Wednesday, August 22, 2012

Problem with as/400 jdbc driver

While iterating over the resultset obtained from an as/400 datasource today, I was constantly getting this error:
descriptor index not valid
Upon searching for this error, I found its solution that should better be shared with everyone.
The jdbc driver starts the columns from 1 instead of 0 index, so when calling some data from the ResultSet object, such as resultSet.getString(1), the column fetched is the first column, and not the second column as it seems.
It could be nice if the error message explained this problem in a non-cryptic manner. This problem is one of those nagging problems that repeat from time to time(as this api doesn't seem to conform to java conventions in this case).

Tuesday, August 21, 2012

Book Review: Hadoop: The Definitive Guide, Second Edition by Tom White

















Anyone interested in big data management today has at least a passing familiarity with Hadoop, an open source map-reduce algorithm implementation.
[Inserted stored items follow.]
--- config.mk ---
export PLATFORM = sky130hd
export DESIGN_NAME = touch_controller_frame_decoder_unit_flat
export DESIGN_NICKNAME = d
export VERILOG_FILES = /design/src/hw/rtl/tcfd_pkg.sv /design/src/hw/rtl/tcfd_if.sv /design/src/hw/rtl/tcfd_front.sv /design/src/hw/rtl/tcfd_back.sv /design/src/hw/rtl/tcfd_queue.sv /design/src/hw/rtl/touch_controller_frame_decoder_unit.sv /design/src/flat_wrapper.sv
export SDC_FILE = /design/constraint.sdc
export NUM_CORES = 1
export LEC_CHECK = 0
export ABC_AREA = 1
export BUFFER_PORTS_ARGS = -buffer_cell sky130_fd_sc_hd__buf_2
export CORE_MARGIN = 4
export CORE_UTILIZATION = 30
export CTS_CLUSTER_DIAMETER = 30
export DETAILED_ROUTE_END_ITERATION = 6
export GPL_TIMING_DRIVEN = 0
export HOLD_SLACK_MARGIN = 0.1
export PLACE_DENSITY = 0.53
export RECOVER_POWER = 50
export SLEW_MARGIN = 20
export SYNTH_ARGS = -nofsm -noshare
export SYNTH_HDL_FRONTEND = slang
export SYNTH_SLANG_ARGS = --single-unit
--- constraint.sdc ---
create_clock -name i_clk -period 7.7 [get_ports i_clk]
set_clock_uncertainty 0.2 [all_clocks]
set_input_delay 0.77 -clock i_clk [delete_from_list [all_inputs] [get_ports i_clk]]
set_output_delay 0.77 -clock i_clk [all_outputs]
set_load 0.01 [all_outputs]
--- src/hw/rtl/tcfd_pkg.sv ---
// Package for the touch controller frame decoder.
// Types, codes and constants shared by the rtl files. No dependencies.
package tcfd_pkg;

    typedef enum logic [1:0] {
        PH_HUNT = 2'd0,
        PH_LEN  = 2'd1,
        PH_BODY = 2'd2
    } t_phase;

    typedef enum logic [2:0] {
        RK_TOUCH   = 3'd0,
        RK_BAD     = 3'd1,
        RK_DONE    = 3'd2,
        RK_BOOT    = 3'd3,
        RK_INVALID = 3'd4,
        RK_UNKNOWN = 3'd5,
        RK_FRAME   = 3'd6
    } t_kind;

    localparam logic [7:0] START_BYTE = 8'hEE;
    localparam logic [7:0] ID_CMD0    = 8'h00;
    localparam logic [7:0] ID_CMD1    = 8'h01;
    localparam logic [7:0] ID_CMD2    = 8'h02;
    localparam logic [7:0] ID_CMD3    = 8'h03;
    localparam logic [7:0] ID_CMD8    = 8'h08;
    localparam logic [7:0] ID_TOUCH   = 8'h04;
    localparam logic [7:0] ID_BOOT    = 8'h07;
    localparam logic [7:0] ID_PULSE   = 8'h0F;
    localparam logic [7:0] ID_LEVEL   = 8'h1C;
    localparam logic [7:0] ID_STATUS  = 8'h1E;
    localparam logic [7:0] ID_INVALID = 8'hFE;
    localparam logic [9:0] PULSE_EXPECTED = 10'd54;
    localparam logic [10:0] PRESSURE_DOWN = 11'd1024;
    localparam logic [15:0] Y_SPAN_RESET = 16'd800;
    localparam logic [1:0] REG_Y_SPAN = 2'd0;

    // frame handed from front to back
    typedef struct packed {
        logic        frame_err;
        logic [7:0]  id;
        logic [47:0] data;
    } t_frame;

    typedef struct packed {
        logic [2:0]  result_kind;
        logic [15:0] x_pos;
        logic [15:0] y_pos;
        logic        touch_down;
        logic [10:0] pressure;
        logic [3:0]  contact_id;
        logic [7:0]  done_cmd;
        logic [7:0]  done_code;
        logic        boot_flag;
        logic [31:0] error_total;
        logic [15:0] fw_major;
    } t_result;

    typedef struct packed {
        logic       req_type;
        logic [7:0] rx_byte;
        logic [7:0] command_id;
    } t_req;

endpackage

--- src/hw/rtl/tcfd_if.sv ---
// Valid/ready channel interfaces for the frame decoder.
// Depends on tcfd_pkg.
interface tcfd_req_if;
    logic           valid;
    logic           ready;
    tcfd_pkg::t_req payload;
    modport source (output valid, output payload, input ready);
    modport sink (input valid, input payload, output ready);
endinterface

interface tcfd_res_if;
    logic              valid;
    logic              ready;
    tcfd_pkg::t_result payload;
    modport source (output valid, output payload, input ready);
    modport sink (input valid, input payload, output ready);
endinterface

--- src/hw/rtl/tcfd_front.sv ---
// Front end: byte framing and capture of id and data bytes.
// Depends on tcfd_pkg. Emits completed frames, framing errors and awaited command events.
module tcfd_front (
    input  logic              i_clk,
    input  logic              i_rst_n,
    input  tcfd_pkg::t_req    i_req,
    input  logic              i_take,
    output logic              o_push,
    output tcfd_pkg::t_frame  o_frame,
    output logic              o_cmd_push,
    output logic [7:0]        o_cmd
);
    tcfd_pkg::t_phase r_phase, n_phase;
    logic [7:0]  r_left, n_left;
    logic [7:0]  r_idx, n_idx;
    logic [7:0]  r_id, n_id;
    logic [47:0] r_data, n_data;
    logic [7:0]  b;
    logic [7:0]  left_dec;

    assign b = i_req.rx_byte;
    assign o_cmd_push = i_take && i_req.req_type;
    assign o_cmd = i_req.command_id;

    always_ff @(posedge i_clk) begin
        if (!i_rst_n) begin
            r_phase <= tcfd_pkg::PH_HUNT;
            r_left  <= 8'd0;
            r_idx   <= 8'd0;
            r_id    <= 8'd0;
            r_data  <= 48'd0;
        end else begin
            r_phase <= n_phase;
            r_left  <= n_left;
            r_idx   <= n_idx;
            r_id    <= n_id;
            r_data  <= n_data;
        end
    end

    always_comb begin
        n_phase = r_phase;
        n_left  = r_left;
        n_idx   = r_idx;
        n_id    = r_id;
        n_data  = r_data;
        o_push  = 1'b0;
        o_frame = '{frame_err: 1'b1, id: r_id, data: r_data};
        left_dec = (r_left != 8'd0) ? r_left - 8'd1 : 8'd0;
        if (i_take && !i_req.req_type) begin
            case (r_phase)
                tcfd_pkg::PH_LEN: begin
                    if (b == 8'd0) begin
                        n_phase = tcfd_pkg::PH_HUNT;
                        o_push = 1'b1;
                    end else begin
                        n_left  = b;
                        n_idx   = 8'd0;
                        n_id    = 8'd0;
                        n_data  = 48'd0;
                        n_phase = tcfd_pkg::PH_BODY;
                    end
                end
                tcfd_pkg::PH_BODY: begin
                    if (r_idx == 8'd0) n_id = b;
                    else if (r_idx <= 8'd6) n_data[(r_idx - 8'd1) * 8 +: 8] = b;
                    if (r_idx != 8'd255) n_idx = r_idx + 8'd1;
                    n_left = left_dec;
                    if (left_dec == 8'd0) begin
                        n_phase = tcfd_pkg::PH_HUNT;
                        o_push = 1'b1;
                        o_frame = '{frame_err: 1'b0, id: n_id, data: n_data};
                    end
                end
                default: begin
                    if (b == tcfd_pkg::START_BYTE) n_phase = tcfd_pkg::PH_LEN;
                    else begin
                        n_phase = tcfd_pkg::PH_HUNT;
                        o_push = 1'b1;
                    end
                end
            endcase
        end
    end
endmodule

--- src/hw/rtl/tcfd_back.sv ---
// Back end: frame decode, persistent state and output register.
// Depends on tcfd_pkg. Fed by a two-entry queue of frames and command events.
module tcfd_back (
    input  logic              i_clk,
    input  logic              i_rst_n,
    input  logic              i_valid,
    input  logic              i_is_cmd,
    input  logic [7:0]        i_cmd,
    input  tcfd_pkg::t_frame  i_frame,
    output logic              o_pop,
    input  logic [15:0]       i_y_span,
    output logic              o_valid,
    input  logic              i_ready,
    output tcfd_pkg::t_result o_res
);
    logic [7:0]  r_await;
    logic [15:0] r_fw;
    logic [31:0] r_err;
    logic        r_boot;
    logic        r_valid;
    tcfd_pkg::t_result r_res;

    logic [7:0]  n_await;
    logic [15:0] n_fw;
    logic [31:0] n_err;
    logic        n_boot;
    logic        emit;
    tcfd_pkg::t_result res;
    logic [7:0]  d0, d1, d2, d3, d4, d5, id;
    logic [15:0] y;
    logic [1:0]  st;
    logic [9:0]  n_pulse;
    logic        space;

    assign space = !r_valid || i_ready;
    assign o_pop = i_valid && space;
    assign o_valid = r_valid;
    assign o_res = r_res;

    always_comb begin
        {d5, d4, d3, d2, d1, d0} = i_frame.data;
        id = i_frame.id;
        n_await = r_await;
        n_fw = r_fw;
        n_err = r_err;
        n_boot = r_boot;
        emit = 1'b0;
        res = '0;
        y = {d4, d3};
        st = 2'd0;
        n_pulse = {2'b0, d0} + {2'b0, d1} + 10'd2;
        if (i_is_cmd) begin
            n_await = i_cmd;
        end else if (i_frame.frame_err) begin
            emit = 1'b1;
            res.result_kind = tcfd_pkg::RK_FRAME;
        end else begin
            case (id)
                tcfd_pkg::ID_TOUCH: begin
                    emit = 1'b1;
                    if (r_fw == 16'd1) begin
                        st = d5[1:0];
                        res.contact_id = 4'd1;
                        y = i_y_span - y;
                    end else begin
                        st = d5[7:6];
                        res.contact_id = d5[5:2];
                    end
                    res.result_kind = (st == 2'd3) ? tcfd_pkg::RK_BAD : tcfd_pkg::RK_TOUCH;
                    res.x_pos = {d2, d1};
                    res.y_pos = y;
                    if (!st[1]) begin
                        res.touch_down = 1'b1;
                        res.pressure = tcfd_pkg::PRESSURE_DOWN;
                    end
                end
                tcfd_pkg::ID_BOOT: begin
                    emit = 1'b1;
                    n_boot = d0 != 8'd0;
                    res.result_kind = tcfd_pkg::RK_BOOT;
                    res.boot_flag = n_boot;
                end
                tcfd_pkg::ID_CMD0, tcfd_pkg::ID_CMD1, tcfd_pkg::ID_CMD2,
                tcfd_pkg::ID_CMD3, tcfd_pkg::ID_CMD8: begin
                    emit = id == r_await;
                    res.done_code = d0;
                end
                tcfd_pkg::ID_LEVEL: emit = id == r_await;
                tcfd_pkg::ID_PULSE: begin
                    emit = id == r_await;
                    if (n_pulse > tcfd_pkg::PULSE_EXPECTED) n_err = r_err + 32'd2;
                    else if (n_pulse != tcfd_pkg::PULSE_EXPECTED) n_err = r_err + 32'd1;
                end
                tcfd_pkg::ID_STATUS: begin
                    emit = id == r_await;
                    n_fw = {d1, d0};
                end
                tcfd_pkg::ID_INVALID: begin
                    emit = 1'b1;
                    n_err = r_err + 32'd1;
                    res.result_kind = tcfd_pkg::RK_INVALID;
                end
                default: begin
                    emit = 1'b1;
                    n_err = r_err + 32'd1;
                    res.result_kind = tcfd_pkg::RK_UNKNOWN;
                end
            endcase
            if (res.result_kind == tcfd_pkg::RK_TOUCH && id != tcfd_pkg::ID_TOUCH) begin
                res.result_kind = tcfd_pkg::RK_DONE;
                res.done_cmd = id;
            end
        end
        res.error_total = n_err;
        res.fw_major = n_fw;
    end

    always_ff @(posedge i_clk) begin
        if (!i_rst_n) begin
            r_await <= 8'd0;
            r_fw    <= 16'd0;
            r_err   <= 32'd0;
            r_boot  <= 1'b0;
            r_valid <= 1'b0;
        end else begin
            if (o_pop) begin
                r_await <= n_await;
                r_fw    <= n_fw;
                r_err   <= n_err;
                r_boot  <= n_boot;
            end
            if (o_pop) r_valid <= emit;
            else if (i_ready) r_valid <= 1'b0;
        end
    end

    always_ff @(posedge i_clk) begin
        if (o_pop) r_res <= res;
    end
endmodule

--- src/hw/rtl/tcfd_queue.sv ---
// Two-entry queue between front and back ends.
// Depends on tcfd_pkg. Carries frames and awaited-command events.
module tcfd_queue (
    input  logic             i_clk,
    input  logic             i_rst_n,
    input  logic             i_push,
    input  logic             i_is_cmd,
    input  logic [7:0]       i_cmd,
    input  tcfd_pkg::t_frame i_frame,
    input  logic             i_pop,
    output logic             o_valid,
    output logic             o_is_cmd,
    output logic [7:0]       o_cmd,
    output tcfd_pkg::t_frame o_frame,
    output logic             o_has_room
);
    logic             r_cmd_q [2];
    logic [7:0]       r_c_q [2];
    tcfd_pkg::t_frame r_f_q [2];
    logic             r_wp, r_rp;
    logic [1:0]       r_cnt;

    assign o_valid = r_cnt != 2'd0;
    assign o_has_room = r_cnt != 2'd2;
    assign o_is_cmd = r_cmd_q[r_rp];
    assign o_cmd = r_c_q[r_rp];
    assign o_frame = r_f_q[r_rp];

    always_ff @(posedge i_clk) begin
        if (!i_rst_n) begin
            r_wp <= 1'b0;
            r_rp <= 1'b0;
            r_cnt <= 2'd0;
        end else begin
            if (i_push) r_wp <= ~r_wp;
            if (i_pop) r_rp <= ~r_rp;
            r_cnt <= r_cnt + {1'b0, i_push} - {1'b0, i_pop};
        end
    end

    always_ff @(posedge i_clk) begin
        if (i_push) begin
            r_cmd_q[r_wp] <= i_is_cmd;
            r_c_q[r_wp] <= i_cmd;
            r_f_q[r_wp] <= i_frame;
        end
    end
endmodule

--- src/hw/rtl/touch_controller_frame_decoder_unit.sv ---
// Top level of the touch controller frame decoder.
// Depends on tcfd_pkg, tcfd_if, tcfd_front, tcfd_queue, tcfd_back.
//
// Usage:
// i_req (sink) takes one word per cycle: a received link byte or an
// awaited command id. o_res (source) gives at most one result word per
// frame end, frame error, or nothing for commands and unmatched completions.
// APB port: register 0 at byte address 0 holds legacy_y_span (reset 800).
// Input words are taken one per cycle while the queue has room. The
// closing byte's result passes the queue, then the output register.
// A two-entry queue parts the byte framer from the decoder; when the
// receiver stalls, the output register holds, the queue fills and
// i_req.ready falls once it is full. Reset (synchronous, active low)
// restarts hunting for the start byte and clears counters, awaited
// command and firmware version.
module touch_controller_frame_decoder_unit (
    input  logic        i_clk,
    input  logic        i_rst_n,
    tcfd_req_if.sink    i_req,
    tcfd_res_if.source  o_res,
    input  logic        psel,
    input  logic        penable,
    input  logic        pwrite,
    input  logic [1:0]  paddr,
    input  logic [31:0] pwdata,
    output logic [31:0] prdata,
    output logic        pready
);
    logic [15:0] r_y_span;
    logic             take, push, cmd_push, room, q_valid, q_cmd, pop;
    logic [7:0]       cmd, q_c;
    tcfd_pkg::t_frame frame, q_f;

    assign pready = 1'b1;
    assign prdata = (paddr == tcfd_pkg::REG_Y_SPAN) ? {16'd0, r_y_span} : 32'd0;

    always_ff @(posedge i_clk) begin
        if (!i_rst_n) r_y_span <= tcfd_pkg::Y_SPAN_RESET;
        else if (psel && penable && pwrite && paddr == tcfd_pkg::REG_Y_SPAN)
            r_y_span <= pwdata[15:0];
    end

    assign i_req.ready = room;
    assign take = i_req.valid && room;

    tcfd_front u_front (
        .i_clk, .i_rst_n,
        .i_req(i_req.payload), .i_take(take),
        .o_push(push), .o_frame(frame), .o_cmd_push(cmd_push), .o_cmd(cmd)
    );

    tcfd_queue u_queue (
        .i_clk, .i_rst_n,
        .i_push(push || cmd_push), .i_is_cmd(cmd_push), .i_cmd(cmd),
        .i_frame(frame), .i_pop(pop), .o_valid(q_valid), .o_is_cmd(q_cmd),
        .o_cmd(q_c), .o_frame(q_f), .o_has_room(room)
    );

    tcfd_back u_back (
        .i_clk, .i_rst_n,
        .i_valid(q_valid), .i_is_cmd(q_cmd), .i_cmd(q_c), .i_frame(q_f),
        .o_pop(pop), .i_y_span(r_y_span),
        .o_valid(o_res.valid), .i_ready(o_res.ready), .o_res(o_res.payload)
    );
endmodule

--- src/flat_wrapper.sv ---
// flat-port wrapper written by rule: the top's interface ports become plain ports
module touch_controller_frame_decoder_unit_flat 
  (i_clk, i_rst_n, psel, penable, pwrite, paddr, pwdata, prdata, pready, i_req_valid, i_req_payload, i_req_ready, o_res_valid, o_res_payload, o_res_ready);
  tcfd_req_if i_req_i ();
  tcfd_res_if o_res_i ();
  input  logic i_clk;
  input  logic i_rst_n;
  input  logic psel;
  input  logic penable;
  input  logic pwrite;
  input  logic [1:0] paddr;
  input  logic [31:0] pwdata;
  output logic [31:0] prdata;
  output logic pready;
  input wire logic [$bits(i_req_i.valid)-1:0] i_req_valid;
  input wire logic [$bits(i_req_i.payload)-1:0] i_req_payload;
  output wire logic [$bits(i_req_i.ready)-1:0] i_req_ready;
  output wire logic [$bits(o_res_i.valid)-1:0] o_res_valid;
  output wire logic [$bits(o_res_i.payload)-1:0] o_res_payload;
  input wire logic [$bits(o_res_i.ready)-1:0] o_res_ready;
  assign i_req_i.valid = i_req_valid;
  assign i_req_i.payload = i_req_payload;
  assign i_req_ready = i_req_i.ready;
  assign o_res_valid = o_res_i.valid;
  assign o_res_payload = o_res_i.payload;
  assign o_res_i.ready = o_res_ready;
  touch_controller_frame_decoder_unit u_core (.i_clk(i_clk), .i_rst_n(i_rst_n), .i_req(i_req_i), .o_res(o_res_i), .psel(psel), .penable(penable), .pwrite(pwrite), .paddr(paddr), .pwdata(pwdata), .prdata(prdata), .pready(pready));
endmodule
Here's my review of the second edition of one of the most comprehensive books on the topic.
As a longtime hadoop enthusiast, I already had read the first book, I was interested in finding out what this second edition has in store for the readers.

The book builds over its predecessor and apart from addition of Hive and Sqoop, a case study covering graph visualization in social networks has been added. The hadoop version has been updated, as a developer, I'd recommend latest stable release of hadoop as it is an active project. However, as Tom White is himself a committer in this project, various project insights are added along the way as in the original edition.

From the first time hadoop adopter's point of view too, this text is an easy to adapt and the learning curve of hadoop is lessened to a great extent.
The book starts by building the context, presenting the history and ecosystem of hadoop and gives its user a high level overview. The underpinings of hadoop, or the mapreduce algorithm and its implementation in hadoop is covered in the next few chapters. This contains practical aspects of running any hadoop application including HDFS file manipulation and map reduce operation in detail. An exhaustive list of mapreduce techniques alongwith their examples are then covered that come up in everyday development while using hadoop api to interface with big data.
Another highlight of this book is the comprehensiveness of running and deploying hadoop in various configurations. Also, closely knit data management tools in the hadoop ecosystem or its sub-projects such as pig, hive, hbase, zookeeper and sqoop have been covered.
This is followed by various case studies that make an interesting read. It was disheartening to see no major updates in the case studies compared to the previous edition .

From a person already having the original edition of this book, the second edition does not have much to cover, but for a person not having read any previous editions, this is a comprehensive book.
Note: This book has been provided to me for reviewing under the Oreilly Blogger Review Program.